My wife, my daughter, and I returned from Alaska in mid-July. One of the first things we did was make a date with my dad and his wife for breakfast, a meal we shared every other week or so. Because of their recent travel and ours, it had been probably late May or early June since we had last seen each other. We were overdue. I was looking forward to it, but I was not prepared for the change in Dad’s appearance. He was skinny. Too damn skinny.
He had been losing weight for a few years, since he was diagnosed with diabetes and had changed his diet. This is to be expected. We all noticed. At first we all complimented him on his success. Sometime in 2007 the weight loss had started to become severe and we started to express concern. He saw doctors. In April of 2008 they told him he didn’t have cancer, but they didn’t know what was causing the weight loss. They didn’t know why the loss of energy. They didn’t know. I guess that’s what you call “practicing” medicine.
I knew in my heart it wouldn’t be long. I knew 2008 would be the worse year of my last 44. I knew Christmas would never be the same. I knew I would never be the same.
I was right.
Immediately after breakfast, while still in my car, in the parking lot, I called my sister and told her she had better beat feet for California if she wanted to see Dad while he was still able to get around because it wouldn’t be long before he wouldn’t have the strength. She came. Brought her daughter. It was good. She hadn’t been out to visit for a few years.
We still had no diagnosis, Dad insisted it was nothing. Though I’m certain he knew otherwise. That’s what dads do. Don’t worry the kids.
The first week of August brought news.
Since he stayed longer, and the sisters all came at once, my uncle and I spent several days helping Dad empty his storerooms. A daunting task to say the least and one that continues still. The best we could do was reduce the number from three storerooms to two. You see, Dad was something of a “collector.” For as long as I knew him. Books mostly. But the collector bug grew to include reel-to-reel tapes of mostly old radio shows. “Amos and Andy,” “X-Minus One,” “The Shadow,” “The Jack Benny Show,” you get the idea. I loved listening to that stuff when I was a kid. I enjoy it to this day. (Thank you, Dad.) As the times changed and technology changed, he switched to video. He recorded damn near every thing. And lots of it. This is what my uncle and I concentrated on, the video tapes. We sorted through box after box. Box of books? Set it aside. Box of reel-to-reel? Set it aside. Box of VHS or Beta (yes, the tapes went back that far)? Toss it. We loaded up a good sized U-Haul three times and unceremoniously dumped my dad’s multi-year hobby in a landfill. The culmination of all that work now lies several feet under this weeks garbage. It was sad. Though I’m not really sure what he thought he would do with all those recording, I never was. I don’t even think he knew. Maybe it was just something to keep him busy. I wouldn’t let him come to the dump with us. It didn’t seem right. In the end, my uncle and I estimated we had discarded more than two tons worth of video tape. Two tons of a person’s life. I cried.

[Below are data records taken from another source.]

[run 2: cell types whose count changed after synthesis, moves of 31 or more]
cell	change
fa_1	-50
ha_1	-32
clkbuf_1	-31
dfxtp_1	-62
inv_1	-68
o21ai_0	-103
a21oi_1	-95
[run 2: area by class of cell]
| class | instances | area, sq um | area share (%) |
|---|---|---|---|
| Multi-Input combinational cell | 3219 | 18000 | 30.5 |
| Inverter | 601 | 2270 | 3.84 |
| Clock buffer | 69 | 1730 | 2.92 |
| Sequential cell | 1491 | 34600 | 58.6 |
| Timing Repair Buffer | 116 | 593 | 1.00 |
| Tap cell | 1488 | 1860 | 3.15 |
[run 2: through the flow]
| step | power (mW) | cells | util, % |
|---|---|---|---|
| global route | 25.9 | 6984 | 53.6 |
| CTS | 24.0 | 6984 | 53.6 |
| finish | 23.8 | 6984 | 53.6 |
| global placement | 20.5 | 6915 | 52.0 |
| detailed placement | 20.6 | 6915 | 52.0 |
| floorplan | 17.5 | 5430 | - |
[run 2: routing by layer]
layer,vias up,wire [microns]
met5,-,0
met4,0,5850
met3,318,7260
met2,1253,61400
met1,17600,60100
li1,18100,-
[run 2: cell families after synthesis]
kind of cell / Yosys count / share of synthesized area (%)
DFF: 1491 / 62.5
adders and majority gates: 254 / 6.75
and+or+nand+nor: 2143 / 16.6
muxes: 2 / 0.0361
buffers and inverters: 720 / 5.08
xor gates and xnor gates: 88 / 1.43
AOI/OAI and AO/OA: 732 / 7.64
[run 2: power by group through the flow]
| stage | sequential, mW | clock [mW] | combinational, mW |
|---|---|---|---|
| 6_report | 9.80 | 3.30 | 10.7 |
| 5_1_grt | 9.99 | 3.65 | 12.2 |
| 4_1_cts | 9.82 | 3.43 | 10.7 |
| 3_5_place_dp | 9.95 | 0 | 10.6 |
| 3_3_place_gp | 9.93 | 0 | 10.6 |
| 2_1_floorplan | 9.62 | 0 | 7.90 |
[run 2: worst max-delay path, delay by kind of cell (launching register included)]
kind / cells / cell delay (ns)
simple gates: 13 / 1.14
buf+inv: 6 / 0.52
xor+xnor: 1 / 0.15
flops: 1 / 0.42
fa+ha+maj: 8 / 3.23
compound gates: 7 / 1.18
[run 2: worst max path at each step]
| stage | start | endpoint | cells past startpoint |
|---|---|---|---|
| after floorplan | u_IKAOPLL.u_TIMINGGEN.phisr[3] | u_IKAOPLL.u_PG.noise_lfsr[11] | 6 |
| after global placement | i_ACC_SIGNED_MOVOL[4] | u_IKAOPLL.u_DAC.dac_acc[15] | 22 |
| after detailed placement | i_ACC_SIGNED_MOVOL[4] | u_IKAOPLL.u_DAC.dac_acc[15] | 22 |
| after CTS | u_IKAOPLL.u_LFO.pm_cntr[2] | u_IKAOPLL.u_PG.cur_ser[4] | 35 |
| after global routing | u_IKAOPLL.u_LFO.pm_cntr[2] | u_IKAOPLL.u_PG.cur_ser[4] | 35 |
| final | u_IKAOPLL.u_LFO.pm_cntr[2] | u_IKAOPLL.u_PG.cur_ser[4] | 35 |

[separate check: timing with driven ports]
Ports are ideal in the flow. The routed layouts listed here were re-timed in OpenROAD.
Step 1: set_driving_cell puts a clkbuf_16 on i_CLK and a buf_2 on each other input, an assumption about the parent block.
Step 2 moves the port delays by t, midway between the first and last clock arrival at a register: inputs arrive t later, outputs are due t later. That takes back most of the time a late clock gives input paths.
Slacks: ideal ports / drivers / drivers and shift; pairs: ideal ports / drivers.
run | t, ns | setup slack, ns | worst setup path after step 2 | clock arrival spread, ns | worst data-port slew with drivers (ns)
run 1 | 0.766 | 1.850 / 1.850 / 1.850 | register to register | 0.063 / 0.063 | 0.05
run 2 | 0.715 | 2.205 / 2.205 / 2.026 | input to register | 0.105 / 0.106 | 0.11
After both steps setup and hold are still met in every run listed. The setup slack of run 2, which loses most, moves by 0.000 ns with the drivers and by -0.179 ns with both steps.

I spent as much time as possible with my dad, as much time as his failing health would allow. We never went to breakfast again, and our last dinner out was with the family at Buca di Beppo. He loved their pizza. My wife and I went over after work and on weekends. We talked, laughed, and cried. We did what we could to make him comfortable. We fulfilled his “final” requests. We waited.
On Sunday, August 31, he asked me if I would bring him some root beer. Not just any root beer, but his favorite. Dad’s Old Fashioned Root Beer. After a brief search, on Monday, September 1, my wife and I delivered unto him four bottles of Dad’s Old Fashioned Root Beer. Not the mass produced crap, but the good old made with pure cane sugar kind. Nothing better. I was damn pleased that we had found it, and even more so that it was made the old way, with sugar rather than corn syrup. Dad enjoyed a bottle.

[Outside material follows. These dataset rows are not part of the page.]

Source: an optimization exercise on an open RTL-to-GDS flow (aim: small area and a short achievable clock period). Production flows keep margins and buffers that such runs may drop. In this exercise RTL edits were held to simulation tests only and were not proved equivalent to the original. Power is estimated from default activity; no workload was simulated.

// sync_fifo
module sync_fifo #(
  parameter integer ENTRIES      = 20,
  parameter integer ENTRIES_LOG2 = $clog2(ENTRIES),
  parameter integer DATA_WIDTH   = 64
) (
  input  wire                   i_clk,
  input  wire                   i_rstn,
  input  wire                   i_wren,
  input  wire                   i_rden,
  input  wire [DATA_WIDTH-1:0]  i_data,
  output wire                   o_data_vld,
  output wire [DATA_WIDTH-1:0]  o_data,
  output wire                   o_overflow,
  output wire                   o_underflow
);
==> flow/config.mk <==
export PLATFORM = sky130hd
export DESIGN_NAME = sync_fifo
export DESIGN_NICKNAME = sync_fifo
export VERILOG_FILES = /design/flow/design.v
export SDC_FILE = /design/flow/constraint.sdc
export NUM_CORES = 4
export LEC_CHECK = 0
export CAP_MARGIN = 20
export CORE_MARGIN = 2
export CORE_UTILIZATION = 65
export CTS_CLUSTER_DIAMETER = 80
export CTS_CLUSTER_SIZE = 25
export SETUP_SLACK_MARGIN = 3.1
export SLEW_MARGIN = 20
export SYNTH_HIERARCHICAL = 1
export SYNTH_MINIMUM_KEEP_SIZE = 0
export TNS_END_PERCENT = 30
==> flow/constraint.sdc <==
create_clock -name core_clock -period 5.0 [get_ports {i_clk}]
set_input_delay 1.0000 -clock core_clock [delete_from_list [all_inputs] [get_ports {i_clk}]]
set_output_delay 1.0000 -clock core_clock [all_outputs]
set_load 0.01 [all_outputs]
standard.sh (not shown) runs the stock make flow with config.mk's settings and CLKGATE_MAP_FILE= SYNTH_SCRIPT=/design/flow/synth_recipe.tcl, a recipe that flattens the netlist after the stock synthesis.
==> flow/flow/run.sh <==
#!/bin/bash
cp standard.sh standard_sh_copy.log
export BUFFER_PORTS_ARGS="-buffer_cell sky130_fd_sc_hd__buf_2"
bash standard.sh > standard.log 2>&1
Then changed:
Settings changed: CTS_CLUSTER_DIAMETER 80 to 100, CTS_CLUSTER_SIZE 25 to 30, SETUP_SLACK_MARGIN 3.1 to 3.0, TNS_END_PERCENT 30 to default.
What happened:
- final area goes down by about 1.1%
- setup slack is worse by 0.016 ns
- clock skew is about the same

In his life, my dad was many things. Boy Scout, archaeologist, college English professor, insurance salesman, he taught defensive driving. He was a “househusband,” taking care of my sister and I. He was a student, a bookseller, Jeopardy contestant, and a government employee. He was a very good man. Not a great man. Not a perfect man. But a very good man. He was a man of principles, and he would stand by them. This is something he passed on to me. He also shared with me his love of the written word, something for which I will always be grateful. He was quick with a joke, sometimes racy, sometimes good, most often bad. His breadth of knowledge was seemingly vast, and he enjoyed sharing trivia. He had a big heart and loved children. So much so that he carried in his fanny pack small toys to give to children when they asked if he was Santa Claus, and sometimes even when they didn’t. He loved Christmas, was a “real beard” Santa, working the last couple of years in a small cottage in a small strip mall as their Santa. He was a friend to authors known the world over, sharing with them wine from his collection, and, in at least one case, a meal at their home. And yet he was also a friend to the waiter or waitress, busboy, or cashier. Learning their name, using it, connecting with them. Smiling and joking with them, bringing them into his extended family. He was beloved. He is missed.
I am proud of my dad. I respect my dad. I love my dad. I miss my dad. Every day.